Note that buying an annuity is exchanging liquid assets into stable future income, surrendering it for urgent use may incur a significant loss. The insured may also suffer financial losses if the unfortunate event of death occurs early during the policy. 10Life calculates the score for each retirement annuity product by its longevity risk coverage, guaranteed return, projected return, early surrender coverage and early death coverage.
There is a large variety of annuity products, with different premium payment periods, income periods and currency options. 10Life separates available products into two main categories based on target customer segments.
- Deferred annuity, for wealth accumulation age
- Immediate annuity, for pre-retirement age
Deferred annuities involve a premium paying term, followed by a wealth accumulation term and finally an income term starting at retirement. Individuals planning for retirement during their wealth accumulation age may consider these products. We assume that the insured is a male at closest to age 45, planning to pay premium for 10 years (or nearest to 10 years) and start receiving annuity income at age 65.
Immediate annuities usually require a large premium being paid during a short period of time just before retirement.

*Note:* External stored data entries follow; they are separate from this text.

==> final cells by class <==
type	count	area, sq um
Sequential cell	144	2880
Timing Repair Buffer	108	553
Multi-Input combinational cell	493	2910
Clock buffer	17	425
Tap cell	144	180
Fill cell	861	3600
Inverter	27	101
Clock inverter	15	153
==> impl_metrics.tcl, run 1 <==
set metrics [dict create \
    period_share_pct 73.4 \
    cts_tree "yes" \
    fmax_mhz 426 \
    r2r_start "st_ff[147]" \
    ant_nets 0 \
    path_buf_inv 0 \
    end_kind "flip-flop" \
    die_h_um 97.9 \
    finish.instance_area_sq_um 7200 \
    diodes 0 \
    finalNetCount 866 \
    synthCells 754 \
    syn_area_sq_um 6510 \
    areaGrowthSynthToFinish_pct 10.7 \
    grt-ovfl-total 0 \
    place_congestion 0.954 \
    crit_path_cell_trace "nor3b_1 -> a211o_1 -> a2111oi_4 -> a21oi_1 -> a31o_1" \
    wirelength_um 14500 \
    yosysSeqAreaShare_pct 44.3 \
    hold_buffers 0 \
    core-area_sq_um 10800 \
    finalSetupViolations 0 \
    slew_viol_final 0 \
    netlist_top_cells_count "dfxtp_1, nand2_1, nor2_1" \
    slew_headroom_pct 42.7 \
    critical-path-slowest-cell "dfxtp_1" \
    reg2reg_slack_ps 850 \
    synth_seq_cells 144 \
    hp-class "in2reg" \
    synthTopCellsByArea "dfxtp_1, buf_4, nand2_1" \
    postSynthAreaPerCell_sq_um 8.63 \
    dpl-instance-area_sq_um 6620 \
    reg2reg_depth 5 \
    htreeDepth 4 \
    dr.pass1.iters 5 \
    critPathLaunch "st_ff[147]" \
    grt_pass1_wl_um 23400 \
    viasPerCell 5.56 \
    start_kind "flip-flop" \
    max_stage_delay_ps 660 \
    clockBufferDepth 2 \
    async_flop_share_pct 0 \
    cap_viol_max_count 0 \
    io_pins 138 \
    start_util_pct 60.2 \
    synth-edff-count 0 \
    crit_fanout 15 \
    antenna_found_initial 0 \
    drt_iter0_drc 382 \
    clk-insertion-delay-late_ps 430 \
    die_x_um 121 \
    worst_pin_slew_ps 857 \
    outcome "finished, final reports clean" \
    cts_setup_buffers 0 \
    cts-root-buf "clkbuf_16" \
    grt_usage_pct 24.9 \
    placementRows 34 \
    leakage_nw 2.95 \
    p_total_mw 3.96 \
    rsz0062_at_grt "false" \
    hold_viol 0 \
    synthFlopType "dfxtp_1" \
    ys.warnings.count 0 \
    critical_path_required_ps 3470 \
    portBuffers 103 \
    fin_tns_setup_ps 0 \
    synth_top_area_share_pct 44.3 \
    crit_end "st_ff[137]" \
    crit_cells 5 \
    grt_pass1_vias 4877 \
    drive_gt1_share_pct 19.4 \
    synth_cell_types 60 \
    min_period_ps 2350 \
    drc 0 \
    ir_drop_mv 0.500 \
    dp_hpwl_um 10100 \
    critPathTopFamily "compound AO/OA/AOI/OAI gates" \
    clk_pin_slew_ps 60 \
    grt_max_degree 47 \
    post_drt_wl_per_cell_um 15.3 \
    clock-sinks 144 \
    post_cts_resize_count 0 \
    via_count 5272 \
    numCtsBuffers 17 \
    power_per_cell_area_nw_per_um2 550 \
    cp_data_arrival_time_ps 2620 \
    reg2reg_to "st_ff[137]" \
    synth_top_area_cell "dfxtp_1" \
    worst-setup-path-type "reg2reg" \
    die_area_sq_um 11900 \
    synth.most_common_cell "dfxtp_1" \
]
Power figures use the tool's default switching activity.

Individuals planning to retire from in the near or immediate future may consider these products. We assume that the insured is a male at closest to age 65, planning to receive annuity income at age 65.
Guaranteed Return Score
Insurers are obligated to pay the guaranteed income as a living benefit to the policyholder. 10Life calculates the guaranteed cash flow by considering the premium paid and guaranteed income in the scenario that the policyholder is alive at the age of 105.

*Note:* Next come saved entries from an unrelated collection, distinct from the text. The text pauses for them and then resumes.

## src/core/mted_pkg.sv

```systemverilog
package mted_pkg;
	// Register bus and sample widths, event count
	localparam int ADDR_W = 8;
	localparam int DATA_W = 8;
	localparam int SAMPLE_W = 16;
	localparam int EVT_N = 6;
	// Register offsets
	localparam logic [7:0] ADDR_CTRL2 = 8'h21;
	localparam logic [7:0] ADDR_CTRL3 = 8'h22;
	localparam logic [7:0] ADDR_Y_LO = 8'h2A;
	localparam logic [7:0] ADDR_Y_HI = 8'h2B;
	localparam logic [7:0] ADDR_Z_LO = 8'h2C;
	localparam logic [7:0] ADDR_Z_HI = 8'h2D;
	localparam logic [7:0] ADDR_EVT_CFG = 8'h30;
	localparam logic [7:0] ADDR_EVT_SRC = 8'h31;
	localparam logic [7:0] ADDR_EVT_ACK = 8'h32;
	localparam logic [7:0] ADDR_THR_LO = 8'h34;
	localparam logic [7:0] ADDR_THR_HI = 8'h35;
	localparam logic [7:0] ADDR_DUR = 8'h36;
	// Field positions
	localparam int CTRL2_BYTE_ORDER_BIT = 5;
	localparam int CTRL2_ALIGN_BIT = 0;
	localparam int CTRL3_HP_BIT = 5;
	localparam int CFG_COMBINE_BIT = 7;
	localparam int CFG_LATCH_BIT = 6;
	localparam int SRC_ACTIVE_BIT = 6;
	// Right-justify shift for the 12-bit form
	localparam int ALIGN12_SHIFT = 4;
	// Default high-pass smoothing shift, in bits
	localparam int HP_SHIFT_DEF = 4;
	// Values after reset
	localparam logic [7:0] CTRL_RST = 8'h00;
	localparam logic [7:0] CFG_RST = 8'h00;
	localparam logic [15:0] THR_RST = 16'h0000;
	localparam logic [7:0] DUR_RST = 8'h00;
	localparam logic [15:0] SAMPLE_RST = 16'h0000;
	localparam logic [5:0] FLAGS_RST = 6'h00;
	localparam logic [8:0] RUN_RST = 9'h000;
endpackage

```

## src/core/mted_axis_if.sv

```systemverilog
`timescale 1ns/100ps
// One axis: sample and setup to the comparator, high and low back
interface mted_axis_if;
	logic [mted_pkg::SAMPLE_W-1:0] smp; // Raw left-justified sample
	logic smp_vld; // New sample strobe
	logic hp_en; // Use the high-passed value
	logic [mted_pkg::SAMPLE_W-1:0] thr; // Unsigned magnitude threshold
	logic hi; // Magnitude above threshold
	logic lo; // Magnitude below threshold
	modport cmp (input smp, smp_vld, hp_en, thr, output hi, lo);
	modport ctl (output smp, smp_vld, hp_en, thr, input hi, lo);
endinterface

```

## src/core/mted_axis_cmp.sv

```systemverilog
`timescale 1ns/100ps
module mted_axis_cmp #(
	parameter int HP_SHIFT = mted_pkg::HP_SHIFT_DEF // Filter smoothing shift
) (
	input wire logic clk, // System clock
	input wire logic rstn, // Async reset, active low
	mted_axis_if.cmp ax // Axis sample and verdict
);
	import mted_pkg::*;

	logic signed [SAMPLE_W-1:0] base_ff; // Running baseline for the filter
	logic signed [SAMPLE_W:0] diff; // Sample minus baseline
	logic signed [SAMPLE_W:0] val; // Value that meets the threshold
	logic signed [SAMPLE_W:0] mag; // Its magnitude
	logic signed [SAMPLE_W:0] step; // Baseline step per sample
	logic [SAMPLE_W:0] thr_ext; // Threshold widened

	// High-pass as sample minus a slow baseline; cheap, no multiplier
	always_comb begin
		diff = {ax.smp[SAMPLE_W-1], ax.smp} - {base_ff[SAMPLE_W-1], base_ff};
		step = diff >>> HP_SHIFT;
		val = ax.hp_en ? diff : {ax.smp[SAMPLE_W-1], ax.smp};
		mag = val[SAMPLE_W] ? -val : val;
		thr_ext = {1'b0, ax.thr};
	end

	// Baseline tracks every sample so that enabling the filter starts settled
	always_ff @(posedge clk or negedge rstn) begin
		if (!rstn) begin
			base_ff <= SAMPLE_RST;
		end else if (ax.smp_vld) begin
			base_ff <= base_ff + step[SAMPLE_W-1:0];
		end
	end

	// Magnitude compare; equal to threshold is neither high nor low
	assign ax.hi = $unsigned(mag) > thr_ext;
	assign ax.lo = $unsigned(mag) < thr_ext;
endmodule

```

## src/core/mted_top.sv

```systemverilog
`timescale 1ns/100ps
module mted_top (
	input wire logic clk, // System clock, 100 MHz
	input wire logic rstn, // Async reset, active low
	input wire logic [mted_pkg::SAMPLE_W-1:0] smp_x, // X sample, left-justified
	input wire logic [mted_pkg::SAMPLE_W-1:0] smp_y, // Y sample, left-justified
	input wire logic [mted_pkg::SAMPLE_W-1:0] smp_z, // Z sample, left-justified
	input wire logic smp_vld, // One-cycle strobe per output sample period
	input wire logic [mted_pkg::ADDR_W-1:0] reg_addr, // Register address
	input wire logic [mted_pkg::DATA_W-1:0] reg_wdata, // Write data
	input wire logic reg_wr, // Write strobe
	input wire logic reg_rd, // Read strobe
	output logic [mted_pkg::DATA_W-1:0] reg_rdata, // Read data, next cycle
	output logic irq // Event interrupt request
);
	import mted_pkg::*;

	// Stored control state
	logic [DATA_W-1:0] ctrl2_ff; // Byte order and alignment
	logic [DATA_W-1:0] ctrl3_ff; // High-pass enable
	logic [DATA_W-1:0] cfg_ff; // Combine, latch, six enables
	logic [SAMPLE_W-1:0] thr_ff; // Event threshold
	logic [DATA_W-1:0] dur_ff; // Minimum duration in samples
	// Output and event state
	logic [SAMPLE_W-1:0] y_ff; // Held Y sample
	logic [SAMPLE_W-1:0] z_ff; // Held Z sample
	logic [EVT_N-1:0] flags_ff; // Six event flags
	logic active_ff; // Interrupt active flag
	logic [8:0] run_ff; // Consecutive qualifying samples, saturating
	logic [DATA_W-1:0] reg_rdata_ff; // Registered read data

	// Decoded control bits
	logic byte_order_select; // 1 selects big-endian
	logic alignment_select; // 1 selects 16-bit left-justified
	logic motion_highpass_enable; // 1 routes filtered samples
	logic event_combine_select; // 1 selects AND
	logic latch_request_enable; // 1 latches flags
	logic [EVT_N-1:0] evt_en; // {z_high_enable .. x_low_enable}

	// Event evaluation
	logic [2:0] ax_hi; // Per-axis high verdict
	logic [2:0] ax_lo; // Per-axis low verdict
	logic [EVT_N-1:0] evt_raw; // {zh, zl, yh, yl, xh, xl}
	logic [EVT_N-1:0] evt_hit; // Enabled events present
	logic cond; // Combined condition on this sample
	logic [8:0] run_now; // Run length including this sample
	logic qual; // Condition held long enough
	logic [EVT_N-1:0] new_flags; // Flags this sample contributes
	logic ack_rd; // Acknowledge read this cycle
	logic [8:0] nxt_run; // Next run length
	logic [SAMPLE_W-1:0] fmt_y; // Y in the selected alignment
	logic [SAMPLE_W-1:0] fmt_z; // Z in the selected alignment
	logic [DATA_W-1:0] nxt_rdata; // Read data before the flop

	assign byte_order_select = ctrl2_ff[CTRL2_BYTE_ORDER_BIT];
	assign alignment_select = ctrl2_ff[CTRL2_ALIGN_BIT];
	assign motion_highpass_enable = ctrl3_ff[CTRL3_HP_BIT];
	assign event_combine_select = cfg_ff[CFG_COMBINE_BIT];
	assign latch_request_enable = cfg_ff[CFG_LATCH_BIT];
	assign evt_en = cfg_ff[EVT_N-1:0];
	assign ack_rd = reg_rd && (reg_addr == ADDR_EVT_ACK);

	// One comparator per axis, all sharing threshold and filter select
	logic [SAMPLE_W-1:0] smp_vec [3];
	assign smp_vec[0] = smp_x;
	assign smp_vec[1] = smp_y;
	assign smp_vec[2] = smp_z;

	genvar gi;
	generate
		for (gi = 0; gi < 3; gi++) begin : g_axis
			mted_axis_if ax ();
			assign ax.smp = smp_vec[gi];
			assign ax.smp_vld = smp_vld;
			assign ax.hp_en = motion_highpass_enable;
			assign ax.thr = thr_ff;
			assign ax_hi[gi] = ax.hi;
			assign ax_lo[gi] = ax.lo;
			assign evt_raw[2*gi+1] = ax.hi;
			assign evt_raw[2*gi] = ax.lo;
			mted_axis_cmp #(
				.HP_SHIFT(HP_SHIFT_DEF)
			) u_cmp (
				.clk(clk),
				.rstn(rstn),
				.ax(ax.cmp)
			);
		end
	endgenerate

	// Combine the enabled events; AND with nothing enabled never fires
	always_comb begin
		evt_hit = evt_raw & evt_en;
		if (event_combine_select) begin
			cond = (|evt_en) && (&(evt_raw | ~evt_en));
		end else begin
			cond = |evt_hit;
		end
		run_now = (run_ff == 9'h1FF) ? run_ff : run_ff + 9'h001;
		// Duration zero means the first qualifying sample counts
		qual = cond && (run_now >= {1'b0, dur_ff});
		new_flags = qual ? evt_hit : FLAGS_RST;
		nxt_run = cond ? run_now : RUN_RST;
	end

	// Run length counts samples, not clocks, so duration is in rate periods
	always_ff @(posedge clk or negedge rstn) begin
		if (!rstn) begin
			run_ff <= RUN_RST;
		end else if (smp_vld) begin
			run_ff <= nxt_run;
		end
	end

	// Source flags and active flag; a sample in the acknowledge cycle wins
	always_ff @(posedge clk or negedge rstn) begin
		if (!rstn) begin
			flags_ff <= FLAGS_RST;
			active_ff <= 1'b0;
		end else if (smp_vld) begin
			if (latch_request_enable && !ack_rd) begin
				// Latched: only ever add, until acknowledged
				flags_ff <= flags_ff | new_flags;
				active_ff <= active_ff | qual;
			end else begin
				// Unlatched, or refresh on acknowledge: take the fresh state
				flags_ff <= new_flags;
				active_ff <= qual;
			end
		end else if (ack_rd && latch_request_enable) begin
			// Acknowledge read with no sample: release the latch
			flags_ff <= FLAGS_RST;
			active_ff <= 1'b0;
		end
	end

	// Hold the Y and Z samples for register reads
	always_ff @(posedge clk or negedge rstn) begin
		if (!rstn) begin
			y_ff <= SAMPLE_RST;
			z_ff <= SAMPLE_RST;
		end else if (smp_vld) begin
			y_ff <= smp_y;
			z_ff <= smp_z;
		end
	end

	// Writable registers; read-only and unmapped writes are dropped
	always_ff @(posedge clk or negedge rstn) begin
		if (!rstn) begin
			ctrl2_ff <= CTRL_RST;
			ctrl3_ff <= CTRL_RST;
			cfg_ff <= CFG_RST;
			thr_ff <= THR_RST;
			dur_ff <= DUR_RST;
		end else if (reg_wr) begin
			case (reg_addr)
				ADDR_CTRL2: begin
					ctrl2_ff <= reg_wdata;
				end
				ADDR_CTRL3: begin
					ctrl3_ff <= reg_wdata;
				end
				ADDR_EVT_CFG: begin
					cfg_ff <= reg_wdata;
				end
				ADDR_THR_LO: begin
					thr_ff[7:0] <= reg_wdata;
				end
				ADDR_THR_HI: begin
					thr_ff[15:8] <= reg_wdata;
				end
				ADDR_DUR: begin
					dur_ff <= reg_wdata;
				end
				default: begin
					// Nothing to store
				end
			endcase
		end
	end

	// 12-bit form is the top twelve bits shifted down and sign-extended
	always_comb begin
		if (alignment_select) begin
			fmt_y = y_ff;
			fmt_z = z_ff;
		end else begin
			fmt_y = $unsigned($signed(y_ff) >>> ALIGN12_SHIFT);
			fmt_z = $unsigned($signed(z_ff) >>> ALIGN12_SHIFT);
		end
	end

	// Read mux; the acknowledge register reads as zero, not meaningful
	always_comb begin
		case (reg_addr)
			ADDR_CTRL2: begin
				nxt_rdata = ctrl2_ff;
			end
			ADDR_CTRL3: begin
				nxt_rdata = ctrl3_ff;
			end
			ADDR_Y_LO: begin
				nxt_rdata = byte_order_select ? fmt_y[15:8] : fmt_y[7:0];
			end
			ADDR_Y_HI: begin
				nxt_rdata = byte_order_select ? fmt_y[7:0] : fmt_y[15:8];
			end
			ADDR_Z_LO: begin
				nxt_rdata = byte_order_select ? fmt_z[15:8] : fmt_z[7:0];
			end
			ADDR_Z_HI: begin
				nxt_rdata = byte_order_select ? fmt_z[7:0] : fmt_z[15:8];
			end
			ADDR_EVT_CFG: begin
				nxt_rdata = cfg_ff;
			end
			ADDR_EVT_SRC: begin
				nxt_rdata = {1'b0, active_ff, flags_ff};
			end
			ADDR_THR_LO: begin
				nxt_rdata = thr_ff[7:0];
			end
			ADDR_THR_HI: begin
				nxt_rdata = thr_ff[15:8];
			end
			ADDR_DUR: begin
				nxt_rdata = dur_ff;
			end
			default: begin
				nxt_rdata = 8'h00;
			end
		endcase
	end

	// Read data is captured only on a read so it stays stable between reads
	always_ff @(posedge clk or negedge rstn) begin
		if (!rstn) begin
			reg_rdata_ff <= 8'h00;
		end else if (reg_rd) begin
			reg_rdata_ff <= nxt_rdata;
		end
	end

	assign reg_rdata = reg_rdata_ff;
	assign irq = active_ff;
endmodule

```

## config.mk

```make
export PLATFORM = sky130hd
export DESIGN_NAME = mted_top
export DESIGN_NICKNAME = d
export VERILOG_FILES = /design/src/core/mted_pkg.sv /design/src/core/mted_axis_if.sv /design/src/core/mted_axis_cmp.sv /design/src/core/mted_top.sv
export SDC_FILE = /design/constraint.sdc
export NUM_CORES = 1
export LEC_CHECK = 0
export ABC_CLOCK_PERIOD_IN_PS = 8700
export BUFFER_PORTS_ARGS = -buffer_cell sky130_fd_sc_hd__buf_2
export CORE_MARGIN = 1
export CORE_UTILIZATION = 65
export DETAILED_ROUTE_END_ITERATION = 10
export PLACE_DENSITY = 0.85
export SLEW_MARGIN = 20
export SYNTH_ARGS = -nofsm -noshare
export SYNTH_HDL_FRONTEND = slang
export SYNTH_SLANG_ARGS = --single-unit
```

## constraint.sdc

```tcl
create_clock -name clk -period 8.7 [get_ports clk]
set_input_delay 0.87 -clock clk [delete_from_list [all_inputs] [get_ports clk]]
set_output_delay 0.87 -clock clk [all_outputs]
set_load 0.03 [all_outputs]
```

==> impl_metrics.py <==
metrics = {
    "sta": {
        "rsz0062_at_grt": "no",
        "min_period_over_period_pct": 77.1,
        "whs_ns": 0.473,
        "finalSetupTns_ns": 0,
        "setup_viol": 0,
        "tightest_slew_ns": 1.08,
        "fmaxAchievable_mhz": 149,
        "slew_viol_final": 0,
        "finalHoldViolations": 0,
        "finClkSkew_ns": 0.0149,
        "layout_min_cycle_time_ns": 6.70,
        "max_slew_margin_pct": 28.3,
    },
    "cells_and_area": {
        "final_cell_mix": "ha_1 (151), dfrtp_1 (151), nand2_1 (139), inv_1 (120), nor2_1 (117)",
        "final_core_util_pct": 72.4,
        "finalNonFillerCells": 2017,
        "diodes": 0,
        "finalNetCount": 1950,
        "syn2layout_area_growth_pct": 8.57,
        "layout-drive-gt1-share_pct": 14.9,
    },
    "detailed_routing": {
        "vias": 13300,
        "viasPerCell": 6.61,
        "wirelength_mm": 40.1,
        "drt_pre_antenna_iters": 6,
        "ant_nets": 0,
        "post_drt_wl_per_cell_um": 19.9,
        "dr.first_iter.drc_count": 1145,
        "drc_errors": 0,
    },
    "global_routing": {
        "grt_max_degree": 97,
        "antenna_found_initial": 0,
        "grt_usage_pct": 35.1,
        "grt_pass1_wl_mm": 65.8,
        "grt_pass1_vias": 13000,
        "globalRoute.totalOverflow": 0,
    },
    "critical_path": {
        "critical_path_peak_fanout": 14,
        "worstSetupPathType": "in2reg",
        "cp-start-kind": "primary input",
        "crit_path_end_kind": "flop",
        "critPathRequiredTime_ns": 8.98,
        "worstPathArrival_ns": 6.99,
        "critPathSlowestCell": "a21oi_2",
        "path_common_cell": "o21ai_0",
        "max_stage_delay_ns": 0.82,
    },
    "yosys": {
        "syn_inst": 1668,
        "syn_area_per_cell_um2": 8.75,
        "synth_top_cell_by_area": "dfrtp_1",
        "ys_warn_count": 0,
        "synth_ff_type": "dfrtp_1",
        "synth_top_area_share_pct": 26.1,
        "synth_nets": 1894,
        "synthArstFlopShare_pct": 100,
        "ys_seq_area_share_pct": 26.1,
        "synth_edf_count": 0,
        "syn_area_um2": 14600,
        "ys_top_cells_by_area": "dfrtp_1 (26%), ha_1 (13%), mux2_2 (7.1%)",
        "synth_seq_cells": 152,
        "ys_types": 95,
    },
    "floorplan": {
        "initial_core_util_pct": 66.7,
        "dieArea_um2": 23100,
        "dieHeight_um": 152,
        "rows": 54,
        "core_area_um2": 21900,
        "ioPinCount": 78,
        "die_w_um": 152,
    },
    "clock_tree": {
        "cts_tree": "yes",
        "ctsHoldBuffers": 0,
        "cts_buffers": 17,
        "cts_root_buffer": "clkbuf_16",
        "h-tree-depth": 4,
        "ctsResizeCount": 0,
        "clock_latency_ns": 0.45,
        "clk_path_buf_depth": 2,
        "clk_pin_slew_worst_paths_ns": 0.07,
        "cts_sinks": 152,
        "post_cts_buffers": 0,
    },
    "pwr": {
        "power_frac_comb_pct": 69.1,
        "netSwitchingPower_uw": 2810,
        "clkPwrFrac_pct": 14.1,
        "p_leak_uw": 0.00718,
        "p_sw_share_pct": 47.3,
        "powerDensity_nw_per_um2": 375,
        "intPower_uw": 3130,
        "peakVddDrop_uv": 306,
        "seqPwrFrac_pct": 16.7,
        "total_power_uw": 5940,
    },
    "placed_design": {
        "routabilityCongestion": 0.998,
        "place_inst": 1985,
        "portBuffers": 77,
        "dp_hpwl_mm": 29.8,
    },
    "status": {
        "status": "finished clean",
    },
    "job": {
        "cap_violations": 0,
    },
    "worst_hold_path": {
        "hp-class": "reg2reg",
    },
}
-- registers in the layout, indices dropped and copies added, names as in the netlist --
| signal | flops |
|---|---|
| cfg_ff | 8 |
| ctrl2_ff | 8 |
| ctrl3_ff | 8 |
| dur_ff | 8 |
| flags_ff | 6 |
| g_axis.ax.thr | 16 |
| g_axis.u_cmp.base_ff | 48 |
| irq | 1 |
| reg_rdata | 8 |
| run_ff | 9 |
| y_ff | 16 |
| z_ff | 16 |
-- power groups by stage --
stage	Sequential (uW)	Clock [uW]	Combinational, uW
finish	995	839	4110
global route	1010	867	4630
CTS	993	837	4060
global placement	997	0	3870
floorplan	976	0	3270
detailed placement	1000	0	4030
-- per-layer routing --
metal,GRT usage (%),wire [um],share of wire (%),vias up
met5,0,0,0,-
met4,12.7,1160,2.9,0
met3,6.67,3200,8.0,103
met2,57.9,18700,47,559
met1,45.9,17100,43,6421
li1,-,-,-,6244
-- kinds of logic after synthesis --
family | count (synthesis) | share of synthesized area [%]
AO/OA/AOI/OAI | 464 | 21.5
flip-flops | 152 | 26.1
AND/OR/NAND/NOR | 465 | 15.6
multiplexers | 145 | 11.6
buffers and inverters | 170 | 4.52
XOR/XNOR | 114 | 6.84
adder cells (fa/ha/maj) | 158 | 13.8
-- worst paths after layout --
check | start | endpoint | slack [ns] | cells past startpoint
worst max register to register | g_axis[2].u_cmp.base_ff[0] | flags_ff[5] | 2.20 | 26
worst min-delay path | g_axis[1].u_cmp.base_ff[15] | g_axis[1].u_cmp.base_ff[15] | 0.47 | 1
min in group asynchronous | rstn | g_axis[0].u_cmp.base_ff[7] | 0.52 | 1
worst min register to register | g_axis[1].u_cmp.base_ff[15] | g_axis[1].u_cmp.base_ff[15] | 0.47 | 1
max in group asynchronous | rstn | flags_ff[4] | 6.82 | 2
worst max-delay path | smp_z[0] | flags_ff[5] | 2.00 | 28
-- metrics by stage --
step                cell area [um^2]  worst slack (ns)
finish                         15800              2.00
detailed placement             15200              1.70
floorplan                      14600              3.08
global route                   15800              1.43
CTS                            15800              2.13
global placement               15200              2.03
-- synthesized netlist by cell type (21+ instances only) --
| library cell | n |
|---|---|
| dfrtp_1 | 152 |
| ha_1 | 151 |
| nand2_1 | 139 |
| inv_1 | 120 |
| nor2_1 | 117 |
| a21oi_1 | 114 |
| o21ai_0 | 106 |
| mux2_2 | 92 |
| xnor2_1 | 77 |
| mux2i_1 | 43 |
| xor2_1 | 37 |
| clkbuf_1 | 31 |
| a21o_1 | 30 |
| nor3_1 | 29 |
| nand3_1 | 26 |
| nor2b_1 | 26 |
| nand2b_1 | 25 |
| a31oi_1 | 24 |
| and3_1 | 23 |
| nand4_1 | 21 |
-- worst max-delay path, delay by kind of cell --
kind / cells / cell delay, ns
buffers and inverters: 3 / 0.21
xor gates and xnor gates: 2 / 0.40
and+or+nand+nor: 8 / 1.62
AOI/OAI and AO/OA: 12 / 3.06
adders and majority gates: 3 / 0.82
-- area by class of cell --
type	instances	area [um^2]
Sequential cell	152	3800
Tap cell	280	350
Multi-Input combinational cell	1346	10100
Timing Repair Buffer	86	462
Clock buffer	18	439
Fill cell	1705	6050
Inverter	121	454
Clock inverter	14	203
(Power assumes the default switching activity.)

10Life calculates the present value (PV) of income received versus premium paid discounted by the risk-free rates assuming the policy commences today. Risk-free rates of different currencies are determined by the long-term yields of the respective government bonds.
- USD: United States Treasury Bonds
- HKD: Hong Kong Exchange Fund Notes
The risk-free rates may be updated from time to time to reflect changes in the market.
The Guaranteed Return Score is calculated by the ratio of PV of income received and PV of premium paid, compared against the benchmark.